RECORDS SUPPLIED:
==*==

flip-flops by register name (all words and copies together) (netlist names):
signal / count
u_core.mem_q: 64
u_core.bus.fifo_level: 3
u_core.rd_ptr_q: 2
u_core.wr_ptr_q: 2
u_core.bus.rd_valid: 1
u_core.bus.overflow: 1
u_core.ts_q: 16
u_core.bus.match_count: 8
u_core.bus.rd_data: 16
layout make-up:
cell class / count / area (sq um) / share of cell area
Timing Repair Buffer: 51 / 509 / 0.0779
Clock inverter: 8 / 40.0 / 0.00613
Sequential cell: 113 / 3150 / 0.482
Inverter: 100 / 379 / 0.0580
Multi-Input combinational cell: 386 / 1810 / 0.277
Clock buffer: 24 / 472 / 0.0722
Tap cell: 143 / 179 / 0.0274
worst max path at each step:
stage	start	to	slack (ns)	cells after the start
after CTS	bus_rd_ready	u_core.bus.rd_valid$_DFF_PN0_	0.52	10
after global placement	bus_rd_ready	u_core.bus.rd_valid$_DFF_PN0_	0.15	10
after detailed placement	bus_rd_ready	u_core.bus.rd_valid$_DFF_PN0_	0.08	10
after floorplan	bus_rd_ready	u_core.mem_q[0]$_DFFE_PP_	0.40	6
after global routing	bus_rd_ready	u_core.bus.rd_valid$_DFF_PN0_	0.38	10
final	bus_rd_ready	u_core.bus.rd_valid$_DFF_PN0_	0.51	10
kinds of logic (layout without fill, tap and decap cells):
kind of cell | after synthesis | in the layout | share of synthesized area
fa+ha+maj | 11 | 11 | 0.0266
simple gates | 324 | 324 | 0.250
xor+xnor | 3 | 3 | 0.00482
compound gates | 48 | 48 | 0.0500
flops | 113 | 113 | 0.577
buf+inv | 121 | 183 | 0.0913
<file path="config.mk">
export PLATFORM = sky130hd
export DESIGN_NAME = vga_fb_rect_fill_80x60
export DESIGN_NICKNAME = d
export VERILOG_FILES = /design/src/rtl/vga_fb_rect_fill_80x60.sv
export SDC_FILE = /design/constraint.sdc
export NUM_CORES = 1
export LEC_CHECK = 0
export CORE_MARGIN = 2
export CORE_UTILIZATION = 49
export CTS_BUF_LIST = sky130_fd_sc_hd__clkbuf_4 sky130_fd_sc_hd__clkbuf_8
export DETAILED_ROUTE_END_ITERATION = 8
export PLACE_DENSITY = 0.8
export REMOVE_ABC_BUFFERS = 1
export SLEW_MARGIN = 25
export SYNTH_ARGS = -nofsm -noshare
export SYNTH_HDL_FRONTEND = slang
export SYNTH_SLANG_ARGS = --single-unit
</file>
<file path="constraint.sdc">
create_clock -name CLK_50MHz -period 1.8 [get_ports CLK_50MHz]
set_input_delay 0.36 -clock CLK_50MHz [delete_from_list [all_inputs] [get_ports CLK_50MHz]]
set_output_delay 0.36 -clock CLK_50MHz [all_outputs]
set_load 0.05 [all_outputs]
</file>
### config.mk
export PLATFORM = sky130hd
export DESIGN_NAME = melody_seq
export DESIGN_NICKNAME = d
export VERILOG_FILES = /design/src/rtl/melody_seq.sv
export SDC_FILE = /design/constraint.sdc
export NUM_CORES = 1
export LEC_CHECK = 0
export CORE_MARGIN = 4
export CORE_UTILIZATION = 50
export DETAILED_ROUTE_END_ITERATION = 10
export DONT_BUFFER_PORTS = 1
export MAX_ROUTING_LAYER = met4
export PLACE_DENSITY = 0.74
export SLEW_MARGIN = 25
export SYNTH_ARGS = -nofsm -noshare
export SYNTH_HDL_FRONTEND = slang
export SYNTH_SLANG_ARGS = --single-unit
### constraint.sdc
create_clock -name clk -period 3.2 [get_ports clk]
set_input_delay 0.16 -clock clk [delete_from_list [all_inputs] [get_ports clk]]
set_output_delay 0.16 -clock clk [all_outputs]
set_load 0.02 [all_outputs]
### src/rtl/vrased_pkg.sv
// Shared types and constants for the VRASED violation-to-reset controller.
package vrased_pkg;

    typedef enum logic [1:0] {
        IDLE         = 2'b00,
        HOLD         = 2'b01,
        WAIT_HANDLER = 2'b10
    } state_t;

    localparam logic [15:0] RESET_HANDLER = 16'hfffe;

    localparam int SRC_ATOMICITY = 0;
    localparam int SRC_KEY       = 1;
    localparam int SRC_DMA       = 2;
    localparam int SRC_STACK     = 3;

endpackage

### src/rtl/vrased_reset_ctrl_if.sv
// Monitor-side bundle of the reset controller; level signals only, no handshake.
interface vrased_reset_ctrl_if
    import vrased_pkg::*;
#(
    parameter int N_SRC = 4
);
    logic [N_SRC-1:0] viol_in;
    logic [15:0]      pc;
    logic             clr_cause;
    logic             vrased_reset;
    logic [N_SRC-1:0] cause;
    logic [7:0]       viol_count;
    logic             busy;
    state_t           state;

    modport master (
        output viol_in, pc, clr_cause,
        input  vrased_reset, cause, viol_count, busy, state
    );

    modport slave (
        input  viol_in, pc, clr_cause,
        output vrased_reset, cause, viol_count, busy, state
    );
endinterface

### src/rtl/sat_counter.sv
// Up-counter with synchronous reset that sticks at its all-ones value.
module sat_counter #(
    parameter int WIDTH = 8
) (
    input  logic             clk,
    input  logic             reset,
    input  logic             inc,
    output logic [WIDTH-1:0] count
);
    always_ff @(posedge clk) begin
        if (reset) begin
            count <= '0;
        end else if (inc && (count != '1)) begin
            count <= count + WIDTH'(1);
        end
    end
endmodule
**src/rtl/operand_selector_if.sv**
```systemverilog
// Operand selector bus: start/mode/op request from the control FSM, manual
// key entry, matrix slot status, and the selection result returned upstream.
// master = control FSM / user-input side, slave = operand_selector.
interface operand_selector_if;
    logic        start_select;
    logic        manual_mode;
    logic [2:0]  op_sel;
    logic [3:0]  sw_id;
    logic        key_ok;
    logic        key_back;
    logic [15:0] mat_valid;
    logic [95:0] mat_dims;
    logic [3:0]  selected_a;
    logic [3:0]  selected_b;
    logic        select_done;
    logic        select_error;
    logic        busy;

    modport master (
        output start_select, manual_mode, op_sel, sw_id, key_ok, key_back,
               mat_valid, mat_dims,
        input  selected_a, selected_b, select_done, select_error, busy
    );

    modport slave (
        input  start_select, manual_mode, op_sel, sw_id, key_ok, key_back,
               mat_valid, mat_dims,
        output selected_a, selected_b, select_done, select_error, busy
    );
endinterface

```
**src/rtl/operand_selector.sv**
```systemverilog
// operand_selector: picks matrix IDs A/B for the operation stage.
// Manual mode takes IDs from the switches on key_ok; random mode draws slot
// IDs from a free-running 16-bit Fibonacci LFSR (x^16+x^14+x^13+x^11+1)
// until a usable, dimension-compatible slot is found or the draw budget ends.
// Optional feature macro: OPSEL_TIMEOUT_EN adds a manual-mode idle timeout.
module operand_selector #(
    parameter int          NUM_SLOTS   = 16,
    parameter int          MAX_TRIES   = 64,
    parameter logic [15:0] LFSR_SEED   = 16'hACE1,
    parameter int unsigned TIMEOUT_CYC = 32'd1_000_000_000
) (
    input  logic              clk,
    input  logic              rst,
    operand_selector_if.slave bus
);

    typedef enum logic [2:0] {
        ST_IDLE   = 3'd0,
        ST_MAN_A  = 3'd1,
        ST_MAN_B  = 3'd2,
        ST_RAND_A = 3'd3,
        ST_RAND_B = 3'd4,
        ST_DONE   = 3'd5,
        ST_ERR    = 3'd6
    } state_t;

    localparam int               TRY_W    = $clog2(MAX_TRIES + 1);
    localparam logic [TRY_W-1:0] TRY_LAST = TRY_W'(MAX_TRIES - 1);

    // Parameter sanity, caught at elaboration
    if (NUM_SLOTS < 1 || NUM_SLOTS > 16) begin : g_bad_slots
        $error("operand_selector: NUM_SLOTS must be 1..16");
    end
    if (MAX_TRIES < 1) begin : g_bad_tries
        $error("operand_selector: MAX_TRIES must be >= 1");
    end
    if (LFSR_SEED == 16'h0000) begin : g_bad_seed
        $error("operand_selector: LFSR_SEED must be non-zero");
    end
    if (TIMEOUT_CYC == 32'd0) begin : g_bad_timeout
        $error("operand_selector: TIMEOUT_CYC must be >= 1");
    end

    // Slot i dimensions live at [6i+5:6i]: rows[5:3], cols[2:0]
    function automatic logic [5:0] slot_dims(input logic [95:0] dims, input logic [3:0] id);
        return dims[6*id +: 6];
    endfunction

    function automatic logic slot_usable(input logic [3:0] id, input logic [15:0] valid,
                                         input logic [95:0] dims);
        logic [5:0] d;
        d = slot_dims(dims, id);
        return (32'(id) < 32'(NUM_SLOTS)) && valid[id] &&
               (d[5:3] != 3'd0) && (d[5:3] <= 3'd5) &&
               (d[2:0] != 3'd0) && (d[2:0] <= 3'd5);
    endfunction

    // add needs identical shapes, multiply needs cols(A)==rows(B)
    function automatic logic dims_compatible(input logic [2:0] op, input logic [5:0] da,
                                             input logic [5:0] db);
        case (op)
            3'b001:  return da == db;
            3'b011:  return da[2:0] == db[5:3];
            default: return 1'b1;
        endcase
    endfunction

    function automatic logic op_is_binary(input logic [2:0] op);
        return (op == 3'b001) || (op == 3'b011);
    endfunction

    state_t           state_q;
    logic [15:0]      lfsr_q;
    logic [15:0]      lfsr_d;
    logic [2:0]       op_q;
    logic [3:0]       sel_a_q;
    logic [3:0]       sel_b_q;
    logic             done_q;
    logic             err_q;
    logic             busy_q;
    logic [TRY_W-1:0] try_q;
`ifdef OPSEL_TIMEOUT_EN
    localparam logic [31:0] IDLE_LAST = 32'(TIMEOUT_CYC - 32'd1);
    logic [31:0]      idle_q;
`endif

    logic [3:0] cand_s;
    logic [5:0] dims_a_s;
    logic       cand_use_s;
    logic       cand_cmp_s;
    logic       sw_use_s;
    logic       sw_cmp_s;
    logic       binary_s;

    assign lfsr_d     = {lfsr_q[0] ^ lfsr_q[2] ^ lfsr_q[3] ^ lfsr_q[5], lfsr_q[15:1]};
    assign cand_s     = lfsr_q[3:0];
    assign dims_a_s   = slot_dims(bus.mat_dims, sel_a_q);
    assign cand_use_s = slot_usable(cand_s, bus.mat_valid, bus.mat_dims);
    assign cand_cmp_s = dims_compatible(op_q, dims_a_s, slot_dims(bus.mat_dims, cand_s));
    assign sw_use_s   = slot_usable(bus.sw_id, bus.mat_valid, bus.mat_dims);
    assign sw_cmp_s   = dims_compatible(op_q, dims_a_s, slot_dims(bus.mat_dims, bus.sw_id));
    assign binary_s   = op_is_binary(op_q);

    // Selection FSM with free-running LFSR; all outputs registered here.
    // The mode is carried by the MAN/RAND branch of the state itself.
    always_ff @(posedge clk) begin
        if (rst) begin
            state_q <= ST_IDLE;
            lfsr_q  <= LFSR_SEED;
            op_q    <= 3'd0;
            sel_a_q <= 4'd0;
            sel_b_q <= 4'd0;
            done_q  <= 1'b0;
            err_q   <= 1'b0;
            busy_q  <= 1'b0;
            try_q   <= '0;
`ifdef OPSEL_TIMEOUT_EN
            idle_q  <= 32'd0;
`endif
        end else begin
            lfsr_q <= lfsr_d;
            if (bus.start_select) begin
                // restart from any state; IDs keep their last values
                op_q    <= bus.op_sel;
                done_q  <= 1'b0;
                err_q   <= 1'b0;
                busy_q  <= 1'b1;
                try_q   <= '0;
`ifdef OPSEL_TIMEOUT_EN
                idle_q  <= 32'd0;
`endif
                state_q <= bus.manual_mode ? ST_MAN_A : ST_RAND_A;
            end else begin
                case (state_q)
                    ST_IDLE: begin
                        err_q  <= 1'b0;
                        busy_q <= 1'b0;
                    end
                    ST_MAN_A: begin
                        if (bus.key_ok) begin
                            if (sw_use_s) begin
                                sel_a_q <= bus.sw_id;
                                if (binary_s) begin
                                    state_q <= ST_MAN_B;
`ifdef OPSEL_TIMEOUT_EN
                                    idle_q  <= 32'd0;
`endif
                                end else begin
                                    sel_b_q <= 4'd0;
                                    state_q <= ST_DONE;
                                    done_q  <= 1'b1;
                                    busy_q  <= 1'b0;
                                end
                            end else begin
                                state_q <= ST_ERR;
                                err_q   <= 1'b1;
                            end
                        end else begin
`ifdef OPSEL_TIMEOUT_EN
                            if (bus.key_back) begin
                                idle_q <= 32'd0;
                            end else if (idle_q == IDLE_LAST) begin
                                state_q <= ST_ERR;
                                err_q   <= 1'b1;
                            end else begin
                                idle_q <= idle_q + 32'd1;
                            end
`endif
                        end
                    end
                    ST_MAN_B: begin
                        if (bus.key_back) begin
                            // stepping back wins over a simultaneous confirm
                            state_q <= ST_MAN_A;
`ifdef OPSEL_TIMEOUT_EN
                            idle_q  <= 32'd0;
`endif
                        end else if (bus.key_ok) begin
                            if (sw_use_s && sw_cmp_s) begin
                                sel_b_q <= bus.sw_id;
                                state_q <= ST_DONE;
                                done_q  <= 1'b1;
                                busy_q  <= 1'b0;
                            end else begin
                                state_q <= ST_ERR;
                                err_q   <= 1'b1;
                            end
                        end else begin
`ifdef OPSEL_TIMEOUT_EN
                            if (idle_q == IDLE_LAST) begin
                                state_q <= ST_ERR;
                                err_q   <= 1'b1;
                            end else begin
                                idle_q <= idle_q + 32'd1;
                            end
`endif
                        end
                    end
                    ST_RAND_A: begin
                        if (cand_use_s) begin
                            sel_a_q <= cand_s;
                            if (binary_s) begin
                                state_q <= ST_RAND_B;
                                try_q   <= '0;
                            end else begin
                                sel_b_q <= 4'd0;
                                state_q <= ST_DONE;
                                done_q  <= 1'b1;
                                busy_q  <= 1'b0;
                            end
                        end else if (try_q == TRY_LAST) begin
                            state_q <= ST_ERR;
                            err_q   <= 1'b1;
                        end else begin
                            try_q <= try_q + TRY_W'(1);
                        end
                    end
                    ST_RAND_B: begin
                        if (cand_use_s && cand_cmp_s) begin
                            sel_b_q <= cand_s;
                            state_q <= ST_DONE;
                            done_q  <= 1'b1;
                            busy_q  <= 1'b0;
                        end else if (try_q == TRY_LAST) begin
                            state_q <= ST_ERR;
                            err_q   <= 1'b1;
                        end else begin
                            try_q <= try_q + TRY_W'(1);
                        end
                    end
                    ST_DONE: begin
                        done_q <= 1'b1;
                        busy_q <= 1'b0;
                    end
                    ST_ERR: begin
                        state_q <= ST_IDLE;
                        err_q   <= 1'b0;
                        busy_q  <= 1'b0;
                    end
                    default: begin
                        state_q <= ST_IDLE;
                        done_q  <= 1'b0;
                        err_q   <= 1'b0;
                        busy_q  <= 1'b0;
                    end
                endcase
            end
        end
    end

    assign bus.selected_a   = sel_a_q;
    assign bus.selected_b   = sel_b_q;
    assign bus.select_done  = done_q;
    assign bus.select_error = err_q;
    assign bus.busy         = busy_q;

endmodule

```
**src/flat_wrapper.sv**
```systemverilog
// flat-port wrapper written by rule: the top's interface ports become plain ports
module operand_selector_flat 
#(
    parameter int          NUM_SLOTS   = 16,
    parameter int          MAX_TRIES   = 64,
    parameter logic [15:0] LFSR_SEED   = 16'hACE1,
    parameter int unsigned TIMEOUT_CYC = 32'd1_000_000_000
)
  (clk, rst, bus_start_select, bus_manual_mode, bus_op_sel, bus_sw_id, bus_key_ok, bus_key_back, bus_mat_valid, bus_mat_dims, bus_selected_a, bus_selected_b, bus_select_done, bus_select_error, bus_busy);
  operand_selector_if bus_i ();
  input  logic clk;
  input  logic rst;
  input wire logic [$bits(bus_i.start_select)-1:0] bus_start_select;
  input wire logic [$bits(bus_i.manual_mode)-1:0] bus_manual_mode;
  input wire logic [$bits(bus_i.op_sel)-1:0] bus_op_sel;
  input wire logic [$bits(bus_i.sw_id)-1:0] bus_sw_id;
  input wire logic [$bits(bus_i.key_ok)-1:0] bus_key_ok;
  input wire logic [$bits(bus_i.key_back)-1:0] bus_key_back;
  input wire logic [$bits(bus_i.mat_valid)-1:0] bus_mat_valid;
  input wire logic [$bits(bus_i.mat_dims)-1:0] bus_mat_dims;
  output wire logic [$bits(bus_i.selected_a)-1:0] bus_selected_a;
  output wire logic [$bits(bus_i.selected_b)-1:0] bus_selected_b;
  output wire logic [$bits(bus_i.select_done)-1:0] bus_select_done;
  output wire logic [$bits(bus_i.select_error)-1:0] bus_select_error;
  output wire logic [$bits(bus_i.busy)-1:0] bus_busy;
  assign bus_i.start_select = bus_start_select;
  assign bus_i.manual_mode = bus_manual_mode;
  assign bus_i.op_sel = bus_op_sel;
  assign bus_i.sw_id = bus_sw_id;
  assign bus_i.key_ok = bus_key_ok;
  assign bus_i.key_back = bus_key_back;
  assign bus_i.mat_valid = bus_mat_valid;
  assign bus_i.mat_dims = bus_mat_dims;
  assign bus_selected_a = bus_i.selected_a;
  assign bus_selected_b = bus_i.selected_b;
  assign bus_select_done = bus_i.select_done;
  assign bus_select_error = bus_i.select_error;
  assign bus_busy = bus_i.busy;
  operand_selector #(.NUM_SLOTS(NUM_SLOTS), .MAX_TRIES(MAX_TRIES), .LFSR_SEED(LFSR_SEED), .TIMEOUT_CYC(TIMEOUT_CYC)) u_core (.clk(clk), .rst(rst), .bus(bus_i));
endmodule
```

==*==

WHAT THE TASK ASKS: Show all lines from the data above in which the word "period" appears.

YOUR RESPONSE:
create_clock -name CLK_50MHz -period 1.8 [get_ports CLK_50MHz]
create_clock -name clk -period 3.2 [get_ports clk]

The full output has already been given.